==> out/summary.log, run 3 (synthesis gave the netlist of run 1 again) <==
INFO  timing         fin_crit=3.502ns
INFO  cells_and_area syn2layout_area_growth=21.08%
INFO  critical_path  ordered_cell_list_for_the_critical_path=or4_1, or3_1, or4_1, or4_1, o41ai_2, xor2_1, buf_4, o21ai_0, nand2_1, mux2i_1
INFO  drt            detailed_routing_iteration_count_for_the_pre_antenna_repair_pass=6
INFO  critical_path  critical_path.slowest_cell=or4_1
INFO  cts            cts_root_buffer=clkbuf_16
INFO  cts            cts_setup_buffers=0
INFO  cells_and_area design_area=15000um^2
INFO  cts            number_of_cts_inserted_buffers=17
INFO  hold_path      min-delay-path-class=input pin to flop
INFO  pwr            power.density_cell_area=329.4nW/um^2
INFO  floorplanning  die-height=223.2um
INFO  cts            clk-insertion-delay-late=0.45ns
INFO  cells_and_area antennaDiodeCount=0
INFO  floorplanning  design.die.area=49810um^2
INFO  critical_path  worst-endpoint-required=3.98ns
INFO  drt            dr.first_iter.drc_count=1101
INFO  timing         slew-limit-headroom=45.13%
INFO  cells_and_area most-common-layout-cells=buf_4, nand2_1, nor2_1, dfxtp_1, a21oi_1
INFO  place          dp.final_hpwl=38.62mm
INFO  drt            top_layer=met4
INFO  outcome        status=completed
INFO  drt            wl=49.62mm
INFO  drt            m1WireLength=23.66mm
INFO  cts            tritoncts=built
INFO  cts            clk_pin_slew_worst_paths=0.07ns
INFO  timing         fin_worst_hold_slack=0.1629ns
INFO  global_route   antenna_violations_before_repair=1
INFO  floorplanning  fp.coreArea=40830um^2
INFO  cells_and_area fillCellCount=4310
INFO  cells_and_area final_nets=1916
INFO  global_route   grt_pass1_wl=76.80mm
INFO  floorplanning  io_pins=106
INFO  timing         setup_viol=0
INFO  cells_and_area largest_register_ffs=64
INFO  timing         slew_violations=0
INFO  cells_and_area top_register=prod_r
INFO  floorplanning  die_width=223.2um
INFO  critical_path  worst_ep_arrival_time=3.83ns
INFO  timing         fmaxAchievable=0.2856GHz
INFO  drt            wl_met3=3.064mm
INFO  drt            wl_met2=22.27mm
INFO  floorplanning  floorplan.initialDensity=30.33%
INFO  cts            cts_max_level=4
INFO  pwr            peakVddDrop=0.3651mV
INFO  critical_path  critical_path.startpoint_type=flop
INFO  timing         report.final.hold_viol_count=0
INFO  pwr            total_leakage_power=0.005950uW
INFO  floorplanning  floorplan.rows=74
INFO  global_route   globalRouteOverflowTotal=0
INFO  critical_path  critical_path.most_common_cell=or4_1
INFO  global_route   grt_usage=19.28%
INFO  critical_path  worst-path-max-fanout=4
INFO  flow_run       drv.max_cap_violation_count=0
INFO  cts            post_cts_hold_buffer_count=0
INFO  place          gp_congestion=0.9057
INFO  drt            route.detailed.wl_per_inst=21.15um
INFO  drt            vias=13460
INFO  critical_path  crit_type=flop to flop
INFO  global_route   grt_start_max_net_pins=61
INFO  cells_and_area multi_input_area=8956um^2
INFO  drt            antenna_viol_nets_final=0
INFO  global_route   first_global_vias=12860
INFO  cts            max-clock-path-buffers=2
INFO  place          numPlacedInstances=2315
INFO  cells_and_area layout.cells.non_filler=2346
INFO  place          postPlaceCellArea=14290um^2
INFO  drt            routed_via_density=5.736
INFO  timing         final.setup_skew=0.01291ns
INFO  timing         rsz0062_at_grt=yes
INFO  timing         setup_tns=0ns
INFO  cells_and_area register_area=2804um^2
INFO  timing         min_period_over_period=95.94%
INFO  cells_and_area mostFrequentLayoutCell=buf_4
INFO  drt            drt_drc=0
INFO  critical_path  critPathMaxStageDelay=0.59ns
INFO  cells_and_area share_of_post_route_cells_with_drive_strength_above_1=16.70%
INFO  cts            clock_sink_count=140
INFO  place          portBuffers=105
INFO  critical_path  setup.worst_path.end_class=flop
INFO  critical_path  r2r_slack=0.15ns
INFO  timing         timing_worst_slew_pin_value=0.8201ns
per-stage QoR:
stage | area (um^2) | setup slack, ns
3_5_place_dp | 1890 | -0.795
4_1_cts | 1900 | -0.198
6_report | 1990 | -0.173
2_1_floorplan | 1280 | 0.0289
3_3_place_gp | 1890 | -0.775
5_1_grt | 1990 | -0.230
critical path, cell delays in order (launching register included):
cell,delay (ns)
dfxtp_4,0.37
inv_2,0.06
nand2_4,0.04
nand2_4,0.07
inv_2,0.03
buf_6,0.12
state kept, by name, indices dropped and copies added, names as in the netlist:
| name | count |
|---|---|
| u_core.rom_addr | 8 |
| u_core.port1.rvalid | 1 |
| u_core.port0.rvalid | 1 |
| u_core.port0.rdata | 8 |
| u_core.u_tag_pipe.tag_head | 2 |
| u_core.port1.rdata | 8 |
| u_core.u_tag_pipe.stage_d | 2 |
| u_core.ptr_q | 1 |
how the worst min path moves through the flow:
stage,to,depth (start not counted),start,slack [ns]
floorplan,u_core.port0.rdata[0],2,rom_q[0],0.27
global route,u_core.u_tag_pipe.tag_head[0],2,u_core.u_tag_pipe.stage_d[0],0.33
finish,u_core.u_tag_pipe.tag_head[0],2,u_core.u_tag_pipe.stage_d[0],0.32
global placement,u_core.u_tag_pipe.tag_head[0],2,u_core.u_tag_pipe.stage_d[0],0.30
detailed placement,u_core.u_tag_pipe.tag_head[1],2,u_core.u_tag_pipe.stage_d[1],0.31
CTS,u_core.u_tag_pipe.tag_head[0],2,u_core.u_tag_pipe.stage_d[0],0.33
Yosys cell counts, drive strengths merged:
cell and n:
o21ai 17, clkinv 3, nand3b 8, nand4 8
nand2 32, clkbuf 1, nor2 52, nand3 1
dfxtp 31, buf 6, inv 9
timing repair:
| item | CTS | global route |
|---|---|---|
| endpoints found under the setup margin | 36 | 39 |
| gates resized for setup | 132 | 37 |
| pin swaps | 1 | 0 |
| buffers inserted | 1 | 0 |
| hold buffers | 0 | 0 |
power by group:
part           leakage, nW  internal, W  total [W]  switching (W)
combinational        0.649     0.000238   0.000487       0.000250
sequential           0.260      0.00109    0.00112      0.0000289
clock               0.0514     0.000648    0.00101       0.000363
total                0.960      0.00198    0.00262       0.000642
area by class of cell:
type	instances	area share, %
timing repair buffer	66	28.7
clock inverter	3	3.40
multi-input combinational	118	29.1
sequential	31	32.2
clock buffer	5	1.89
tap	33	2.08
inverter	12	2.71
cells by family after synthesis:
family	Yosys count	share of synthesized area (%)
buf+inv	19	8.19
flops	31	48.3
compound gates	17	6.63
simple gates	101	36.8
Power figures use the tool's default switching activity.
* * *
**Task goal**
Extract each entry in full, exactly as given.

**Result**
==> out/summary.log, run 3 (synthesis gave the netlist of run 1 again) <==
INFO  timing         fin_crit=3.502ns
INFO  cells_and_area syn2layout_area_growth=21.08%
INFO  critical_path  ordered_cell_list_for_the_critical_path=or4_1, or3_1, or4_1, or4_1, o41ai_2, xor2_1, buf_4, o21ai_0, nand2_1, mux2i_1
INFO  drt            detailed_routing_iteration_count_for_the_pre_antenna_repair_pass=6
INFO  critical_path  critical_path.slowest_cell=or4_1
INFO  cts            cts_root_buffer=clkbuf_16
INFO  cts            cts_setup_buffers=0
INFO  cells_and_area design_area=15000um^2
INFO  cts            number_of_cts_inserted_buffers=17
INFO  hold_path      min-delay-path-class=input pin to flop
INFO  pwr            power.density_cell_area=329.4nW/um^2
INFO  floorplanning  die-height=223.2um
INFO  cts            clk-insertion-delay-late=0.45ns
INFO  cells_and_area antennaDiodeCount=0
INFO  floorplanning  design.die.area=49810um^2
INFO  critical_path  worst-endpoint-required=3.98ns
INFO  drt            dr.first_iter.drc_count=1101
INFO  timing         slew-limit-headroom=45.13%
INFO  cells_and_area most-common-layout-cells=buf_4, nand2_1, nor2_1, dfxtp_1, a21oi_1
INFO  place          dp.final_hpwl=38.62mm
INFO  drt            top_layer=met4
INFO  outcome        status=completed
INFO  drt            wl=49.62mm
INFO  drt            m1WireLength=23.66mm
INFO  cts            tritoncts=built
INFO  cts            clk_pin_slew_worst_paths=0.07ns
INFO  timing         fin_worst_hold_slack=0.1629ns
INFO  global_route   antenna_violations_before_repair=1
INFO  floorplanning  fp.coreArea=40830um^2
INFO  cells_and_area fillCellCount=4310
INFO  cells_and_area final_nets=1916
INFO  global_route   grt_pass1_wl=76.80mm
INFO  floorplanning  io_pins=106
INFO  timing         setup_viol=0
INFO  cells_and_area largest_register_ffs=64
INFO  timing         slew_violations=0
INFO  cells_and_area top_register=prod_r
INFO  floorplanning  die_width=223.2um
INFO  critical_path  worst_ep_arrival_time=3.83ns
INFO  timing         fmaxAchievable=0.2856GHz
INFO  drt            wl_met3=3.064mm
INFO  drt            wl_met2=22.27mm
INFO  floorplanning  floorplan.initialDensity=30.33%
INFO  cts            cts_max_level=4
INFO  pwr            peakVddDrop=0.3651mV
INFO  critical_path  critical_path.startpoint_type=flop
INFO  timing         report.final.hold_viol_count=0
INFO  pwr            total_leakage_power=0.005950uW
INFO  floorplanning  floorplan.rows=74
INFO  global_route   globalRouteOverflowTotal=0
INFO  critical_path  critical_path.most_common_cell=or4_1
INFO  global_route   grt_usage=19.28%
INFO  critical_path  worst-path-max-fanout=4
INFO  flow_run       drv.max_cap_violation_count=0
INFO  cts            post_cts_hold_buffer_count=0
INFO  place          gp_congestion=0.9057
INFO  drt            route.detailed.wl_per_inst=21.15um
INFO  drt            vias=13460
INFO  critical_path  crit_type=flop to flop
INFO  global_route   grt_start_max_net_pins=61
INFO  cells_and_area multi_input_area=8956um^2
INFO  drt            antenna_viol_nets_final=0
INFO  global_route   first_global_vias=12860
INFO  cts            max-clock-path-buffers=2
INFO  place          numPlacedInstances=2315
INFO  cells_and_area layout.cells.non_filler=2346
INFO  place          postPlaceCellArea=14290um^2
INFO  drt            routed_via_density=5.736
INFO  timing         final.setup_skew=0.01291ns
INFO  timing         rsz0062_at_grt=yes
INFO  timing         setup_tns=0ns
INFO  cells_and_area register_area=2804um^2
INFO  timing         min_period_over_period=95.94%
INFO  cells_and_area mostFrequentLayoutCell=buf_4
INFO  drt            drt_drc=0
INFO  critical_path  critPathMaxStageDelay=0.59ns
INFO  cells_and_area share_of_post_route_cells_with_drive_strength_above_1=16.70%
INFO  cts            clock_sink_count=140
INFO  place          portBuffers=105
INFO  critical_path  setup.worst_path.end_class=flop
INFO  critical_path  r2r_slack=0.15ns
INFO  timing         timing_worst_slew_pin_value=0.8201ns
per-stage QoR:
stage | area (um^2) | setup slack, ns
3_5_place_dp | 1890 | -0.795
4_1_cts | 1900 | -0.198
6_report | 1990 | -0.173
2_1_floorplan | 1280 | 0.0289
3_3_place_gp | 1890 | -0.775
5_1_grt | 1990 | -0.230
critical path, cell delays in order (launching register included):
cell,delay (ns)
dfxtp_4,0.37
inv_2,0.06
nand2_4,0.04
nand2_4,0.07
inv_2,0.03
buf_6,0.12
state kept, by name, indices dropped and copies added, names as in the netlist:
| name | count |
|---|---|
| u_core.rom_addr | 8 |
| u_core.port1.rvalid | 1 |
| u_core.port0.rvalid | 1 |
| u_core.port0.rdata | 8 |
| u_core.u_tag_pipe.tag_head | 2 |
| u_core.port1.rdata | 8 |
| u_core.u_tag_pipe.stage_d | 2 |
| u_core.ptr_q | 1 |
how the worst min path moves through the flow:
stage,to,depth (start not counted),start,slack [ns]
floorplan,u_core.port0.rdata[0],2,rom_q[0],0.27
global route,u_core.u_tag_pipe.tag_head[0],2,u_core.u_tag_pipe.stage_d[0],0.33
finish,u_core.u_tag_pipe.tag_head[0],2,u_core.u_tag_pipe.stage_d[0],0.32
global placement,u_core.u_tag_pipe.tag_head[0],2,u_core.u_tag_pipe.stage_d[0],0.30
detailed placement,u_core.u_tag_pipe.tag_head[1],2,u_core.u_tag_pipe.stage_d[1],0.31
CTS,u_core.u_tag_pipe.tag_head[0],2,u_core.u_tag_pipe.stage_d[0],0.33
Yosys cell counts, drive strengths merged:
cell and n:
o21ai 17, clkinv 3, nand3b 8, nand4 8
nand2 32, clkbuf 1, nor2 52, nand3 1
dfxtp 31, buf 6, inv 9
timing repair:
| item | CTS | global route |
|---|---|---|
| endpoints found under the setup margin | 36 | 39 |
| gates resized for setup | 132 | 37 |
| pin swaps | 1 | 0 |
| buffers inserted | 1 | 0 |
| hold buffers | 0 | 0 |
power by group:
part           leakage, nW  internal, W  total [W]  switching (W)
combinational        0.649     0.000238   0.000487       0.000250
sequential           0.260      0.00109    0.00112      0.0000289
clock               0.0514     0.000648    0.00101       0.000363
total                0.960      0.00198    0.00262       0.000642
area by class of cell:
type	instances	area share, %
timing repair buffer	66	28.7
clock inverter	3	3.40
multi-input combinational	118	29.1
sequential	31	32.2
clock buffer	5	1.89
tap	33	2.08
inverter	12	2.71
cells by family after synthesis:
family	Yosys count	share of synthesized area (%)
buf+inv	19	8.19
flops	31	48.3
compound gates	17	6.63
simple gates	101	36.8
Power figures use the tool's default switching activity.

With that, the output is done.